Aileen flinched, like I had hit her myself.

“I didn’t see it coming. She was angry, but she was always angry with him so I didn’t make much of it.” It was one of the few times I had seen him stand up to her. He’d been so excited about that damn trip to Alaska, and he told her he’d be back in a couple days and would do the wood then. There was no earthly need to be cutting wood that time of spring anyway, and it was like she’d made the job up, like she needed a reason to stand there, in the way of the door, so neither of us could leave without moving her from it. And finally, Jason tried to push past her, and she had the splitting maul in her hands, and brought it down over his head, and I closed my eyes and when I opened them and saw the axe on the floor where she’d dropped it and the table cut from the blow, I didn’t know if she’d missed or he’d ducked.
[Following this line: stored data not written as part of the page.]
==> src/rtl/irq_src_regs.sv <==
module irq_src_regs
    import irq_src_cond_pkg::*;
#(
    parameter int NUM_IRQ = 40
) (
    input  logic                   clk,
    input  logic                   rst,
    input  logic [ADDR_W-1:0]      bus_addr,
    input  logic [WORD_W-1:0]      bus_wdata,
    input  logic                   bus_we,
    output logic [WORD_W-1:0]      bus_rdata,
    input  logic [NUM_IRQ-1:0]     pend_in,
    output line_cfg_t [NUM_IRQ-1:0] cfg_out,
    output sw_cmd_t   [NUM_IRQ-1:0] sw_out,
    output logic [NUM_IRQ-1:0]     mask_out
);
    localparam int NW   = words_for(NUM_IRQ);
    localparam int PADW = NW * WORD_W;

    bank_e                bank;
    logic [2:0]           widx;
    logic [SW_NUM_W-1:0]  sw_num;
    logic                 sw_wr;
    logic [NUM_IRQ-1:0]   mode_v;
    logic [NUM_IRQ-1:0]   pol_v;
    logic [NUM_IRQ-1:0]   both_v;
    logic [PADW-1:0]      mode_p;
    logic [PADW-1:0]      pol_p;
    logic [PADW-1:0]      both_p;
    logic [PADW-1:0]      mask_p;
    logic [PADW-1:0]      pend_p;

    assign bank   = bank_e'(bus_addr[5:3]);
    assign widx   = bus_addr[2:0];
    assign sw_num = bus_wdata[SW_NUM_W-1:0];
    assign sw_wr  = bus_we && (bank == BK_SWEDGE);

    for (genvar i = 0; i < NUM_IRQ; i++) begin : g_line
        localparam int W = i / WORD_W;
        localparam int B = i % WORD_W;

        logic wsel;
        logic mode_q;
        logic pol_q;
        logic both_q;
        logic mask_q;
        logic num_hit;

        assign wsel    = bus_we && (widx == 3'(W));
        assign num_hit = sw_wr && (sw_num == SW_NUM_W'(i));

        always_ff @(posedge clk) begin
            if (rst) begin
                mode_q <= 1'b0;
                pol_q  <= 1'b0;
                both_q <= 1'b0;
                mask_q <= 1'b0;
            end else if (wsel) begin
                if (bank == BK_MODE) mode_q <= bus_wdata[B];
                if (bank == BK_POL)  pol_q  <= bus_wdata[B];
                if (bank == BK_BOTH) both_q <= bus_wdata[B];
                if (bank == BK_MSET && bus_wdata[B])
                    mask_q <= 1'b1;
                else if (bank == BK_MCLR && bus_wdata[B])
                    mask_q <= 1'b0;
            end
        end

        assign mode_v[i]         = mode_q;
        assign pol_v[i]          = pol_q;
        assign both_v[i]         = both_q;
        assign mask_out[i]       = mask_q;
        assign cfg_out[i].edge_md = mode_q;
        assign cfg_out[i].pol    = pol_q;
        assign cfg_out[i].both   = both_q;
        assign sw_out[i].set     = num_hit && bus_wdata[SW_SET_BIT];
        assign sw_out[i].clr     = num_hit && !bus_wdata[SW_SET_BIT];
    end

    assign mode_p = PADW'(mode_v);
    assign pol_p  = PADW'(pol_v);
    assign both_p = PADW'(both_v);
    assign mask_p = PADW'(mask_out);
    assign pend_p = PADW'(pend_in);

    always_comb begin
        bus_rdata = '0;
        for (int w = 0; w < NW; w++) begin
            if (widx == 3'(w)) begin
                case (bank)
                    BK_MODE: bus_rdata = mode_p[w*WORD_W +: WORD_W];
                    BK_POL:  bus_rdata = pol_p[w*WORD_W +: WORD_W];
                    BK_BOTH: bus_rdata = both_p[w*WORD_W +: WORD_W];
                    BK_MASK: bus_rdata = mask_p[w*WORD_W +: WORD_W];
                    BK_PEND: bus_rdata = pend_p[w*WORD_W +: WORD_W];
                    default: bus_rdata = '0;
                endcase
            end
        end
    end
endmodule

==> src/rtl/irq_src_cond.sv <==
module irq_src_cond
    import irq_src_cond_pkg::*;
#(
    parameter int NUM_IRQ = 40
) (
    input  logic               clk,
    input  logic               rst,
    input  logic [5:0]         bus_addr,
    input  logic [31:0]        bus_wdata,
    input  logic               bus_we,
    output logic [31:0]        bus_rdata,
    input  logic [NUM_IRQ-1:0] irq_raw,
    output logic [NUM_IRQ-1:0] irq_pend,
    output logic [NUM_IRQ-1:0] irq_active
);
    line_cfg_t [NUM_IRQ-1:0] cfg_v;
    sw_cmd_t   [NUM_IRQ-1:0] sw_v;
    logic      [NUM_IRQ-1:0] mask_v;
    logic      [NUM_IRQ-1:0] edge_v;

    irq_src_regs #(.NUM_IRQ(NUM_IRQ)) u_regs (
        .clk       (clk),
        .rst       (rst),
        .bus_addr  (bus_addr),
        .bus_wdata (bus_wdata),
        .bus_we    (bus_we),
        .bus_rdata (bus_rdata),
        .pend_in   (irq_pend),
        .cfg_out   (cfg_v),
        .sw_out    (sw_v),
        .mask_out  (mask_v)
    );

    for (genvar i = 0; i < NUM_IRQ; i++) begin : g_src
        irq_src_line u_line (
            .clk      (clk),
            .rst      (rst),
            .raw_in   (irq_raw[i]),
            .cfg      (cfg_v[i]),
            .sw       (sw_v[i]),
            .pend_out (irq_pend[i])
        );
        assign edge_v[i] = cfg_v[i].edge_md;
    end

    assign irq_active = irq_pend & mask_v;
endmodule

==> config.mk <==
export PLATFORM = sky130hd
export DESIGN_NAME = irq_src_cond
export DESIGN_NICKNAME = d
export VERILOG_FILES = /design/src/rtl/irq_src_cond_pkg.sv /design/src/rtl/irq_src_line.sv /design/src/rtl/irq_src_regs.sv /design/src/rtl/irq_src_cond.sv
export SDC_FILE = /design/constraint.sdc
export NUM_CORES = 1
export LEC_CHECK = 0
export CORE_MARGIN = 2
export CORE_UTILIZATION = 55
export DETAILED_ROUTE_END_ITERATION = 12
export DONT_BUFFER_PORTS = 1
export GPL_TIMING_DRIVEN = 0
export PLACE_DENSITY = 0.69
export SETUP_SLACK_MARGIN = 0.5
export SLEW_MARGIN = 20
export SYNTH_ARGS = -nofsm -noshare
export SYNTH_HDL_FRONTEND = slang
export SYNTH_HIERARCHICAL = 1
export SYNTH_SLANG_ARGS = --single-unit
==> constraint.sdc <==
create_clock -name clk -period 3.71 [get_ports clk]
set_input_delay 0.1855 -clock clk [delete_from_list [all_inputs] [get_ports clk]]
set_output_delay 0.1855 -clock clk [all_outputs]
set_load 0.05 [all_outputs]
File: src/rtl/clkcfg_pkg.sv
package clkcfg_pkg;

  typedef enum logic [2:0] {
    ST_IDLE,
    ST_ADDR,
    ST_ADDR_ACK,
    ST_RX,
    ST_RX_ACK,
    ST_TX,
    ST_TX_ACK,
    ST_WAIT
  } ctlState_t;

  typedef struct packed {
    logic shiftIn;   // sample SDA into receive shifter, count a bit
    logic bitClr;    // clear bit counter
    logic commitRx;  // received byte is complete: store/skip, advance index
    logic loadTx;    // load next outgoing byte, advance index
    logic shiftTx;   // move next outgoing bit to the MSB
    logic idxClr;    // new transfer: byte index back to zero
  } dpStrobe_t;

endpackage

File: src/rtl/clkcfg_sync.sv
module clkcfg_sync #(
  parameter int STAGES = 2
) (
  input  logic clk,
  input  logic rst_n,
  input  logic scl_i,
  input  logic sda_i,
  output logic sclS,
  output logic sdaS,
  output logic sclRise,
  output logic sclFall,
  output logic startDet,
  output logic stopDet
);
  logic [STAGES-1:0] sclQ, sdaQ;
  logic sclD, sdaD;

  always_ff @(posedge clk or negedge rst_n) begin
    if (!rst_n) begin
      sclQ <= '1;
      sdaQ <= '1;
      sclD <= 1'b1;
      sdaD <= 1'b1;
    end else begin
      sclQ <= {sclQ[STAGES-2:0], scl_i};
      sdaQ <= {sdaQ[STAGES-2:0], sda_i};
      sclD <= sclQ[STAGES-1];
      sdaD <= sdaQ[STAGES-1];
    end
  end

  assign sclS     = sclQ[STAGES-1];
  assign sdaS     = sdaQ[STAGES-1];
  assign sclRise  = sclS & ~sclD;
  assign sclFall  = ~sclS & sclD;
  assign startDet = sclS & sclD & sdaD & ~sdaS;
  assign stopDet  = sclS & sclD & ~sdaD & sdaS;
endmodule

File: src/rtl/clkcfg_dp.sv
module clkcfg_dp
  import clkcfg_pkg::*;
#(
  parameter int                    NUM_REGS    = 8,
  parameter logic [NUM_REGS*8-1:0] RESET_VALUE = 64'h0FFFFF5A00FF7EC3
) (
  input  logic                  clk,
  input  logic                  rst_n,
  input  dpStrobe_t             stb,
  input  logic                  sdaS,
  output logic [3:0]            bitCnt,
  output logic [7:0]            rxByte,
  output logic                  txMsb,
  output logic [NUM_REGS*8-1:0] cfgOut
);
  localparam int IDX_MAX = NUM_REGS + 2;
  localparam int IDX_W   = $clog2(IDX_MAX + 1);

  logic [IDX_W-1:0] byteIdx;
  logic [7:0]       txShift;
  logic [7:0]       txNext;
  logic [7:0]       regs [NUM_REGS];
  logic             idxFull;

  assign idxFull = (byteIdx == IDX_W'(IDX_MAX));

  always_ff @(posedge clk or negedge rst_n) begin
    if (!rst_n) begin
      bitCnt  <= '0;
      rxByte  <= '0;
      txShift <= 8'hFF;
      byteIdx <= '0;
    end else begin
      if (stb.bitClr)
        bitCnt <= '0;
      else if (stb.shiftIn)
        bitCnt <= bitCnt + 4'd1;
      if (stb.shiftIn)
        rxByte <= {rxByte[6:0], sdaS};
      if (stb.loadTx)
        txShift <= txNext;
      else if (stb.shiftTx)
        txShift <= {txShift[6:0], 1'b1};
      if (stb.idxClr)
        byteIdx <= '0;
      else if ((stb.commitRx || stb.loadTx) && !idxFull)
        byteIdx <= byteIdx + 1'b1;
    end
  end

  // Outgoing byte: count first, then the bank, then released line.
  always_comb begin
    txNext = 8'hFF;
    if (byteIdx == '0)
      txNext = 8'(NUM_REGS);
    for (int i = 0; i < NUM_REGS; i++)
      if (byteIdx == IDX_W'(i + 1))
        txNext = regs[i];
  end

  for (genvar g = 0; g < NUM_REGS; g++) begin : gReg
    always_ff @(posedge clk or negedge rst_n) begin
      if (!rst_n)
        regs[g] <= RESET_VALUE[8*g +: 8];
      else if (stb.commitRx && byteIdx == IDX_W'(g + 2))
        regs[g] <= rxByte;
    end
    assign cfgOut[8*g +: 8] = regs[g];
  end

  assign txMsb = txShift[7];
endmodule

File: src/rtl/clkcfg_ctrl.sv
module clkcfg_ctrl
  import clkcfg_pkg::*;
#(
  parameter logic [6:0] DEV_ADDR = 7'h6A
) (
  input  logic      clk,
  input  logic      rst_n,
  input  logic      sclRise,
  input  logic      sclFall,
  input  logic      startDet,
  input  logic      stopDet,
  input  logic [3:0] bitCnt,
  input  logic [7:0] rxByte,
  input  logic      txMsb,
  output dpStrobe_t stb,
  output logic      sdaOe,
  output ctlState_t state
);
  ctlState_t stateN;
  logic      isRead, isReadN;
  logic      byteDone;

  assign byteDone = sclFall && (bitCnt == 4'd8);

  always_comb begin
    stateN  = state;
    isReadN = isRead;
    stb     = '0;
    if (stopDet) begin
      stateN = ST_IDLE;
    end else if (startDet) begin
      stateN     = ST_ADDR;
      stb.bitClr = 1'b1;
    end else begin
      unique case (state)
        ST_ADDR: begin
          if (sclRise) stb.shiftIn = 1'b1;
          else if (byteDone) begin
            if (rxByte[7:1] == DEV_ADDR) begin
              isReadN    = rxByte[0];
              stb.idxClr = 1'b1;
              stateN     = ST_ADDR_ACK;
            end else begin
              stateN = ST_IDLE;
            end
          end
        end
        ST_ADDR_ACK: begin
          if (sclFall) begin
            stb.bitClr = 1'b1;
            if (isRead) begin
              stb.loadTx = 1'b1;
              stateN     = ST_TX;
            end else begin
              stateN = ST_RX;
            end
          end
        end
        ST_RX: begin
          if (sclRise) stb.shiftIn = 1'b1;
          else if (byteDone) begin
            stb.commitRx = 1'b1;
            stateN       = ST_RX_ACK;
          end
        end
        ST_RX_ACK: begin
          if (sclFall) begin
            stb.bitClr = 1'b1;
            stateN     = ST_RX;
          end
        end
        ST_TX: begin
          if (sclRise) stb.shiftIn = 1'b1;
          else if (byteDone) begin
            stb.bitClr = 1'b1;
            stateN     = ST_TX_ACK;
          end else if (sclFall) begin
            stb.shiftTx = 1'b1;
          end
        end
        ST_TX_ACK: begin
          if (sclRise) stb.shiftIn = 1'b1;
          else if (sclFall) begin
            if (!rxByte[0]) begin
              stb.bitClr = 1'b1;
              stb.loadTx = 1'b1;
              stateN     = ST_TX;
            end else begin
              stateN = ST_WAIT;
            end
          end
        end
        default: ;
      endcase
    end
  end

  always_ff @(posedge clk or negedge rst_n) begin
    if (!rst_n) begin
      state  <= ST_IDLE;
      isRead <= 1'b0;
    end else begin
      state  <= stateN;
      isRead <= isReadN;
    end
  end

  // Drive only in ACK slots and for zero bits of an outgoing byte.
  assign sdaOe = (state == ST_ADDR_ACK) || (state == ST_RX_ACK) ||
                 ((state == ST_TX) && !txMsb);
endmodule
I wasn’t even sure he would have. That was the way they were. If she had wanted to bring that axe down on him, he would have stood there and taken it. “I’ve seen mothers slap their kids when they mouth off, or give them a smack on the ass to shut them up, that’s not something
anyone I know would get in a twist about. But this wasn’t that. She brought an axe down on her son.” But it wasn’t even that, the axe or that moment. As I’d opened my eyes and seen the axe on the floor, he went and stood before her. He put his hand around her wrist and waited, like he knew what was coming. And she hit him hard enough that he stumbled. He knocked his face on the door as he fell. It took weeks for the cut on his cheek to heal, and after that, I’d look at the scar and think, It must have happened before. He’d walked toward her like it was something he had learned to do. “I told Angel what I’d seen and she agreed with me that it must not have been the first time. That he might have been keeping this secret as long as we’d known him. And we decided to get him out of town as soon as we could. But then, before the summer ended, she was dead. And not long after that, his father too. And after that, you’d move a mountain easier than you’d get him to leave this town, and we thought, well, maybe it didn’t matter, now that he was on his own and free. And then you showed up.”